The most recent respiratory stimulant entrant is ENA-001, which is currently in development. It has received attention as an “agnostic” respiratory stimulant for a number of disease states, as well as for opioid-induced respiratory depression. It inhibits large-conductance Ca2+/voltage-activated “big” K+ channels, BKCa.55 It has been shown to increase minute ventilation in a dose-dependent manner, and to reverse opioid, benzodiazepine, isoflurane and propofol-induced respiratory depression.56 The original research that established ENA-001 as a respiratory stimulant without reversing analgesia came from animal studies.40 It has now been shown to antagonize opioid-induced respiratory depression in healthy volunteers.57 Since it has been shown to stimulate respiration in both benzodiazepine and opioid excess, it offers a potential agent for the care of “polysubstance” patients.
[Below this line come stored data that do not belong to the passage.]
==> design.v <==
`timescale 1ns/10ps
module MM( in_data, col_end, row_end, is_legal, out_data, rst, clk , change_row,valid,busy);
input clk;
input rst;
input col_end;
input row_end;
input [7:0]in_data;
output reg signed [19:0]out_data;
output reg is_legal;
output reg change_row,valid,busy;
reg [1:0] MAT_COL_SIZE;  
reg VALID_MATRIX;  
reg [1:0] row_1, col_1, row_2, col_2;
reg [1:0] ROW, COL, IDX;
reg wait_one_cycle=0;
reg signed [7:0] mat1[0:3][0:3];
reg signed [7:0] mat2[0:3][0:3];
reg signed [19:0] mat_result;  
parameter [1:0] MAT1_READ=2'b00,  
                MAT2_READ=2'b01,  
                MULTIPLY=2'b10,   
                OUTPUT=2'b11;     
reg [1:0] currState, nextState;
always @(posedge clk or posedge rst)begin
    if(rst)begin
        MAT_COL_SIZE <= 0;
        VALID_MATRIX <= 1;  
        row_1 <= 0;
        row_2 <= 0;
        col_1 <= 0;
        col_2 <= 0;
        mat_result <= 0;
        ROW <= 0;
        COL <= 0;
        IDX <= 0;
        currState <= MAT1_READ;
    end
    else begin
        if(currState==MAT1_READ)begin
            valid <= 0;  
            if(wait_one_cycle==1)begin
                wait_one_cycle <= 0;
                MAT_COL_SIZE <= 0;
                VALID_MATRIX <= 1;  
                row_1 <= 0;
                row_2 <= 0;
                col_1 <= 0;
                col_2 <= 0;
                mat_result <= 0;
                ROW <= 0;
                COL <= 0;
                IDX <= 0;
            end
            else begin
                mat1[row_1][col_1] <= in_data;
                if(row_end && col_end)begin
                    if(col_1!=MAT_COL_SIZE && row_1!=0)begin
                        VALID_MATRIX <= 0;
                    end
                    currState <= nextState;
                end
                else if(col_end)begin
                    if(row_1==0)begin
                        MAT_COL_SIZE <= col_1;
                    end
                    else begin
                        if(col_1!=MAT_COL_SIZE)begin
                            VALID_MATRIX <= 0;  
                        end
                    end
                    row_1 <= row_1+2'b01;
                    col_1 <= 0;
                end
                else begin
                    col_1 <= col_1+2'b01;
                end
            end
        end
        else if(currState==MAT2_READ)begin
            wait_one_cycle <= 1;
            mat2[row_2][col_2] <= in_data;
            if(row_end && col_end)begin
                if(col_2!=MAT_COL_SIZE && row_2!=0)begin
                    VALID_MATRIX <= 0;
                end
                currState <= nextState;
            end
            else if(col_end)begin
                if(row_2==0)begin
                    MAT_COL_SIZE <= col_2;
                end
                else begin
                    if(col_2!=MAT_COL_SIZE)begin
                        VALID_MATRIX <= 0;  
                    end
                end
                row_2 <= row_2+2'b01;
                col_2 <= 0;
            end
            else begin
                col_2 <= col_2+2'b01;
            end
        end
        else if(currState==MULTIPLY)begin
            valid <= 0;  
            if(col_1!=row_2 || VALID_MATRIX==0)begin
                currState <= nextState;
            end
            else begin
                mat_result <= mat_result+(mat1[ROW][IDX]*mat2[IDX][COL]);
                if(IDX==col_1)begin
                    currState <= nextState;
                end
                else begin
                    IDX <= IDX+2'b01;
                end
            end
        end
        else begin
            valid <= 1;
            if(col_1!=row_2 || VALID_MATRIX==0)begin
                is_legal <= 0;  
            end
            else begin
                is_legal <= 1;
                out_data <= mat_result;
                if(COL==col_2)begin
                    change_row <= 1;
                    ROW <= ROW+2'b01;  
                    COL <= 0;  
                end
                else begin
                    change_row <= 0;
                    COL <= COL+2'b01;  
                end
            end
            mat_result = 0;
            IDX = 0;
            currState <= nextState;  
        end
    end
end
always @(*)begin
    case (currState)
        MAT1_READ: nextState = MAT2_READ;
        MAT2_READ: nextState = MULTIPLY;
        MULTIPLY: nextState = OUTPUT;
        OUTPUT: begin
            if(col_1!=row_2 || VALID_MATRIX==0)nextState = MAT1_READ;
            else if(ROW==row_1 && COL==col_2)nextState = MAT1_READ;
            else nextState = MULTIPLY; 
        end
        default: nextState = MAT2_READ;
    endcase
end
always @(currState)begin
    case (currState)
        MULTIPLY: busy = 1;
        OUTPUT: busy = 1;
        default: busy = 0;
    endcase
end
endmodule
A further benefit of ENA-001 is “rapid onset time/offset time” which has been claimed to make “this drug an attractive alternative to naloxone”.58
Caveats
From a practical standpoint, some of the centrally-acting analeptics discussed carry an elevated seizure-risk. When reversing a mixed benzodiazepine/opioid overdose with flumazenil/naloxone, centrally-acting analeptics could be a problematic or dangerous option because of a heightened seizure-risk from benzodiazepine withdrawal.59,60
At this time in the history of so many overdose deaths, naloxone still reserves a critically important place in treating opioid overdose, and should be administered as early in the episode as possible. The use of a peripheral “agnostic” respiratory stimulant, alone or in combination with naloxone, might be a valuable addition to the currently available options, vide infra.
Conclusion
Throughout history, substances have been sought that would reverse disease-, poison-, or therapeutic drug-induced respiratory depression. In contradistinction to receptor blockade by an antagonist, which in modern times is hampered by ever-more-potent agonists and polysubstance-induced respiratory depression, various approaches to achieve direct stimulation of respiration have been tried. Such an approach would be “agnostic” to the cause, and therefore universally effective. Multiple medications have been tried––with limited success due to lack of sufficient efficacy or safety concerns––as described herein. The newest drugs target specific subtypes of potassium channels located on tissue located outside the CNS (carotid body), accounting for their significantly reduced CNS adverse effects. Only time will tell if the long-sought search for a respiratory analeptic is near realization, or if the new drugs, like the previous ones, will enter into the “history” of respiratory stimulants that have been found wanting.
Disclosure
JVP and RBR are co-founders of Enalare Therapeutics Inc., which owns and is developing ENA-001. JVP is an employee of NEMA Research Inc., and discloses the following relationships: he is consultant and/or speaker and researcher for Spirify, US World Meds, Salix, Enalare, Scilex, Pfizer, Lilly, Teva, Takeda, Regeneron, Grünenthal, Neumentum, BDSI, and Bridge Therapeutics. He owns stock in Neumentum, NEMA Research, Enalare Therapeutics, and Bridge Therapeutics. RBR is a consultant for Neumentum, BDSI, and Bridge Therapeutics. He owns interest in Enalare Therapeutics and stock options in Neumentum and Bridge Therapeutics. JFP is a medical monitor and consultant for Relmada. JF is a consultant and/or speaker for Abbott, AcelRx, BDSI, Firstox, GSK, Hisamitsu, Hikma, Scilex, and Salix. TAM is a consultant for AcelRX and speaker for Acacia. The authors report no other potential conflicts of interest for this work.